Problem Description
Given two 0-indexed binary strings s and target of the same length, you are allowed to perform an operation any number of times. In each operation, choose two different indices i and j, then simultaneously update s[i] to (s[i] OR s[j]) and s[j] to (s[i] XOR s[j]). The goal is to determine whether you can transform string s into target using these operations.
Key Insights
- The allowed operation works on two bits simultaneously and has predictable outcomes:
- (0, 0) → (0, 0)
- (0, 1) or (1, 0) → (1, 1)
- (1, 1) → (1, 0)
- If target contains at least one '1', then it is mandatory for s to have at least one '1' because 1s are the only source to “spread” ones to the rest of the string.

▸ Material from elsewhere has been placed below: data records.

### src/design/assert_macros.svh
// ----------------------------------------------------------------------------
// Assertion macros
// Shared concurrent assertion forms used by the radix emitter modules.
// ----------------------------------------------------------------------------
`ifndef ASSERT_MACROS_SVH
`define ASSERT_MACROS_SVH

// The consequent must hold in the same cycle as the antecedent.
`define ASSERT_IMPLIES(label, clk, rst_n, ante, cons) \
  label: assert property (@(posedge clk) disable iff (!(rst_n)) (ante) |-> (cons)) \
    else $error("assertion failed: same-cycle implication");

// The consequent must hold in the cycle after the antecedent.
`define ASSERT_NEXT(label, clk, rst_n, ante, cons) \
  label: assert property (@(posedge clk) disable iff (!(rst_n)) (ante) |=> (cons)) \
    else $error("assertion failed: next-cycle implication");

`endif

### src/design/sirde_pkg.sv
// ----------------------------------------------------------------------------
// sirde_pkg
// Types and constants shared by the radix digit emitter modules.
// ----------------------------------------------------------------------------
package sirde_pkg;

  // Width of the radix register and of the divisor path.
  localparam int unsigned RADIX_W = 5;
  // Width of one digit value; the alphabet holds sixteen symbols.
  localparam int unsigned DIGIT_W = 4;
  // Quotient bits resolved by the divider in each cycle.
  localparam int unsigned DIV_BITS_PER_STEP = 8;

  localparam logic [7:0] MINUS_SYM = 8'h2D;
  localparam logic [7:0] PLUS_SYM  = 8'h2B;

  localparam logic [RADIX_W-1:0] RADIX_RESET    = 5'd10;
  localparam logic [63:0]        ALPHA_LO_RESET = 64'h3736_3534_3332_3130;
  localparam logic [63:0]        ALPHA_HI_RESET = 64'h0000_0000_0000_3938;

  // Register index, taken from the 8-byte aligned APB address.
  typedef enum logic [1:0] {
    REG_RADIX    = 2'd0,
    REG_ALPHA_LO = 2'd1,
    REG_ALPHA_HI = 2'd2
  } sirde_reg_e;

endpackage

### src/design/signed_int_radix_digit_emitter_top.sv
// ----------------------------------------------------------------------------
// signed_int_radix_digit_emitter_top
// Converts signed integers to text in a configurable radix and alphabet.
// ----------------------------------------------------------------------------
// Each beat on the input channel carries one signed value; the block answers
// with its text as a run of output beats, one symbol each: a minus symbol for
// a negative value, then the digits most significant first, mapped through the
// alphabet registers, with last set on the final symbol. The most negative
// value prints as its true magnitude. If the radix lies outside two to
// MAX_RADIX, or one of the alphabet symbols in use is zero, plus, minus or a
// repeat, the value is consumed and no beat appears. The block handles one
// value at a time and stalls its input while it works. The digits are found
// by one shared divider that resolves eight quotient bits per cycle; the
// digits are kept in a small RAM and replayed most significant first, each
// symbol read from the RAM and then handed to the output register, which the
// receiver may stall. The next value is taken while the final symbol still
// waits in the output register. The registers sit at byte addresses 0, 8 and
// 16 of the APB port (radix, low alphabet bytes, high alphabet bytes) and
// should be written only while no conversion is under way.
module signed_int_radix_digit_emitter_top
  import sirde_pkg::*;
#(
  parameter int unsigned MAX_RADIX   = 16,
  parameter int unsigned VALUE_WIDTH = 32
) (
  input  logic                   clk_i,
  input  logic                   rst_ni,
  // APB configuration port
  input  logic                   psel,
  input  logic                   penable,
  input  logic                   pwrite,
  input  logic [4:0]             paddr,
  input  logic [63:0]            pwdata,
  output logic [63:0]            prdata,
  output logic                   pready,
  // Input channel
  input  logic                   in_valid_i,
  output logic                   in_stall_o,
  input  logic signed [VALUE_WIDTH-1:0] value_i,
  // Output channel
  output logic                   out_valid_o,
  input  logic                   out_stall_i,
  output logic [7:0]             symbol_o,
  output logic                   last_o
);

`include "assert_macros.svh"

  // The magnitude carries one extra bit so that the most negative value fits.
  localparam int unsigned MAG_W = VALUE_WIDTH + 1;
  localparam int unsigned AW    = $clog2(MAG_W);
  localparam int unsigned NW    = $clog2(MAG_W + 1);

  typedef enum logic [2:0] {
    ST_IDLE,
    ST_CHECK,
    ST_DIV,
    ST_MINUS,
    ST_READ,
    ST_SEND
  } state_e;

  // Configuration registers.
  logic [RADIX_W-1:0] radix_q;
  logic [63:0]        alpha_lo_q;
  logic [63:0]        alpha_hi_q;
  logic [127:0]       alpha;

  // Sequencer state and payload.
  state_e           state_q;
  logic             neg_q;
  logic [MAG_W-1:0] mag_q;
  logic [NW-1:0]    nd_q;
  logic [AW-1:0]    ptr_q;
  logic             out_valid_q;
  logic [7:0]       symbol_q;
  logic             last_q;

  // Divider and digit store connections.
  logic               div_start;
  logic [MAG_W-1:0]   div_dividend;
  logic               div_done;
  logic [MAG_W-1:0]   div_quot;
  logic [DIGIT_W-1:0] div_rem;
  logic               ram_we;
  logic [DIGIT_W-1:0] ram_rdata;

  logic             cfg_write;
  logic             in_accept;
  logic             out_free;
  logic             out_load;
  logic             setup_ok;
  logic [MAG_W-1:0] value_ext;

  function automatic logic [7:0] sym_of(input logic [127:0] a, input logic [DIGIT_W-1:0] d);
    sym_of = a[{d, 3'b000} +: 8];
  endfunction

  // --------------------------------------------------------------------------
  // Configuration port. Writes complete in the access phase; reads return the
  // addressed register and unused addresses read as zero.
  // --------------------------------------------------------------------------
  assign pready    = 1'b1;
  assign cfg_write = psel && penable && pwrite && pready;

  always_ff @(posedge clk_i or negedge rst_ni) begin
    if (!rst_ni) begin
      radix_q    <= RADIX_RESET;
      alpha_lo_q <= ALPHA_LO_RESET;
      alpha_hi_q <= ALPHA_HI_RESET;
    end else if (cfg_write) begin
      unique case (paddr[4:3])
        REG_RADIX:    radix_q    <= pwdata[RADIX_W-1:0];
        REG_ALPHA_LO: alpha_lo_q <= pwdata;
        REG_ALPHA_HI: alpha_hi_q <= pwdata;
        default: ;
      endcase
    end
  end

  always_comb begin
    unique case (paddr[4:3])
      REG_RADIX:    prdata = 64'(radix_q);
      REG_ALPHA_LO: prdata = alpha_lo_q;
      REG_ALPHA_HI: prdata = alpha_hi_q;
      default:      prdata = '0;
    endcase
  end

  assign alpha = {alpha_hi_q, alpha_lo_q};

  // --------------------------------------------------------------------------
  // Setup check. Every symbol below the radix is compared with the reserved
  // bytes and with each earlier symbol; the comparisons are independent and
  // are reduced to one flag that the sequencer samples before dividing.
  // --------------------------------------------------------------------------
  always_comb begin
    logic       bad;
    logic [7:0] s;
    bad = (radix_q < RADIX_W'(2)) || (radix_q > RADIX_W'(MAX_RADIX));
    for (int i = 0; i < MAX_RADIX; i++) begin
      s = sym_of(alpha, DIGIT_W'(i));
      if (radix_q > RADIX_W'(i)) begin
        if (s == 8'h00 || s == MINUS_SYM || s == PLUS_SYM) begin
          bad = 1'b1;
        end
        for (int j = 0; j < i; j++) begin
          if (sym_of(alpha, DIGIT_W'(j)) == s) begin
            bad = 1'b1;
          end
        end
      end
    end
    setup_ok = !bad;
  end

  // --------------------------------------------------------------------------
  // Handshakes. The output register is free when empty or being taken, and
  // it is loaded whenever the sequencer hands it a new symbol.
  // --------------------------------------------------------------------------
  assign in_stall_o = (state_q != ST_IDLE);
  assign in_accept  = in_valid_i && !in_stall_o;
  assign out_free   = !out_valid_q || !out_stall_i;
  assign out_load   = out_free && ((state_q == ST_MINUS) || (state_q == ST_SEND));

  // Sign-extend and negate in the wider width; the most negative input then
  // yields its true magnitude.
  assign value_ext = {value_i[VALUE_WIDTH-1], value_i};

  // Digits come out least significant first and are stored at rising indices;
  // the replay walks the store downwards.
  assign div_start    = ((state_q == ST_CHECK) && setup_ok) ||
                        ((state_q == ST_DIV) && div_done && (div_quot != '0));
  assign div_dividend = (state_q == ST_CHECK) ? mag_q : div_quot;
  assign ram_we       = (state_q == ST_DIV) && div_done;

  always_ff @(posedge clk_i or negedge rst_ni) begin
    if (!rst_ni) begin
      state_q     <= ST_IDLE;
      neg_q       <= 1'b0;
      mag_q       <= '0;
      nd_q        <= '0;
      ptr_q       <= '0;
      out_valid_q <= 1'b0;
      symbol_q    <= '0;
      last_q      <= 1'b0;
    end else begin
      if (out_load) begin
        out_valid_q <= 1'b1;
      end else if (out_valid_q && !out_stall_i) begin
        out_valid_q <= 1'b0;
      end
      unique case (state_q)
        ST_IDLE: begin
          if (in_accept) begin
            neg_q   <= value_i[VALUE_WIDTH-1];
            mag_q   <= value_i[VALUE_WIDTH-1] ? (~value_ext + 1'b1) : value_ext;
            nd_q    <= '0;
            state_q <= ST_CHECK;
          end
        end
        ST_CHECK: begin
          state_q <= setup_ok ? ST_DIV : ST_IDLE;
        end
        ST_DIV: begin
          if (div_done) begin
            nd_q <= nd_q + 1'b1;
            if (div_quot == '0) begin
              ptr_q   <= nd_q[AW-1:0];
              state_q <= neg_q ? ST_MINUS : ST_READ;
            end
          end
        end
        ST_MINUS: begin
          if (out_free) begin
            symbol_q    <= MINUS_SYM;
            last_q      <= 1'b0;
            state_q     <= ST_READ;
          end
        end
        ST_READ: begin
          // The digit store's read port is registered, so the addressed digit is presented in the following cycle.
          state_q <= ST_SEND;
        end
        ST_SEND: begin
          if (out_free) begin
            symbol_q    <= sym_of(alpha, ram_rdata);
            last_q      <= (ptr_q == '0);
            if (ptr_q == '0) begin
              state_q <= ST_IDLE;
            end else begin
              ptr_q   <= ptr_q - 1'b1;
              state_q <= ST_READ;
            end
          end
        end
        default: state_q <= ST_IDLE;
      endcase
    end
  end

  assign out_valid_o = out_valid_q;
  assign symbol_o    = symbol_q;
  assign last_o      = last_q;

  // --------------------------------------------------------------------------
  // Shared divider and digit store.
  // --------------------------------------------------------------------------
  sirde_div #(
    .MAG_W (MAG_W)
  ) u_div (
    .clk_i       (clk_i),
    .rst_ni      (rst_ni),
    .start_i     (div_start),
    .dividend_i  (div_dividend),
    .divisor_i   (radix_q),
    .done_o      (div_done),
    .quotient_o  (div_quot),
    .remainder_o (div_rem)
  );

  sirde_ram #(
    .WIDTH (DIGIT_W),
    .DEPTH (MAG_W)
  ) u_digits (
    .clk_i   (clk_i),
    .we_i    (ram_we),
    .waddr_i (nd_q[AW-1:0]),
    .wdata_i (div_rem),
    .raddr_i (ptr_q),
    .rdata_o (ram_rdata)
  );

  `ASSERT_IMPLIES(a_done_only_in_div, clk_i, rst_ni, div_done, state_q == ST_DIV)
  `ASSERT_IMPLIES(a_minus_only_negative, clk_i, rst_ni, state_q == ST_MINUS, neg_q)
  `ASSERT_IMPLIES(a_digit_index_in_range, clk_i, rst_ni, ram_we, nd_q < NW'(MAG_W))
  `ASSERT_NEXT(a_final_symbol_ends_text, clk_i, rst_ni,
               (state_q == ST_SEND) && out_free && (ptr_q == '0),
               (state_q == ST_IDLE) && out_valid_q && last_q)

endmodule

### src/design/sirde_ram.sv
// ----------------------------------------------------------------------------
// sirde_ram
// Generic single-write, single-read RAM with a registered read port.
// ----------------------------------------------------------------------------
module sirde_ram #(
  parameter int unsigned WIDTH = 4,
  parameter int unsigned DEPTH = 33
) (
  input  logic                     clk_i,
  input  logic                     we_i,
  input  logic [$clog2(DEPTH)-1:0] waddr_i,
  input  logic [WIDTH-1:0]         wdata_i,
  input  logic [$clog2(DEPTH)-1:0] raddr_i,
  output logic [WIDTH-1:0]         rdata_o
);

  logic [WIDTH-1:0] mem_q [DEPTH];
  logic [WIDTH-1:0] rdata_q;

  always_ff @(posedge clk_i) begin
    if (we_i) begin
      mem_q[waddr_i] <= wdata_i;
    end
    rdata_q <= mem_q[raddr_i];
  end

  assign rdata_o = rdata_q;

endmodule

- If target is composed entirely of '0's, then s must also be all '0's. If s contains any '1', you cannot completely remove it.
- The transformation essentially depends on whether s has at least one '1' when target requires at least one '1', and s equals target if target is all zero.
Space and Time Complexity
Time Complexity: O(n), where n is the length of the string, since we only need to scan s and target. Space Complexity: O(1), as we use a constant amount of extra space.
Solution
The solution involves checking two main conditions:
- If target has no '1's (i.e. it is all zeros), then s must also be all zeros; otherwise, it is not possible.
- If target contains at least one '1', then s must also contain at least one '1' to “spread” the ones throughout via the allowed operation.
We can determine the answer by simply checking for the presence of '1' in s and target. No complex simulation is required due to the properties of how the bitwise operations work.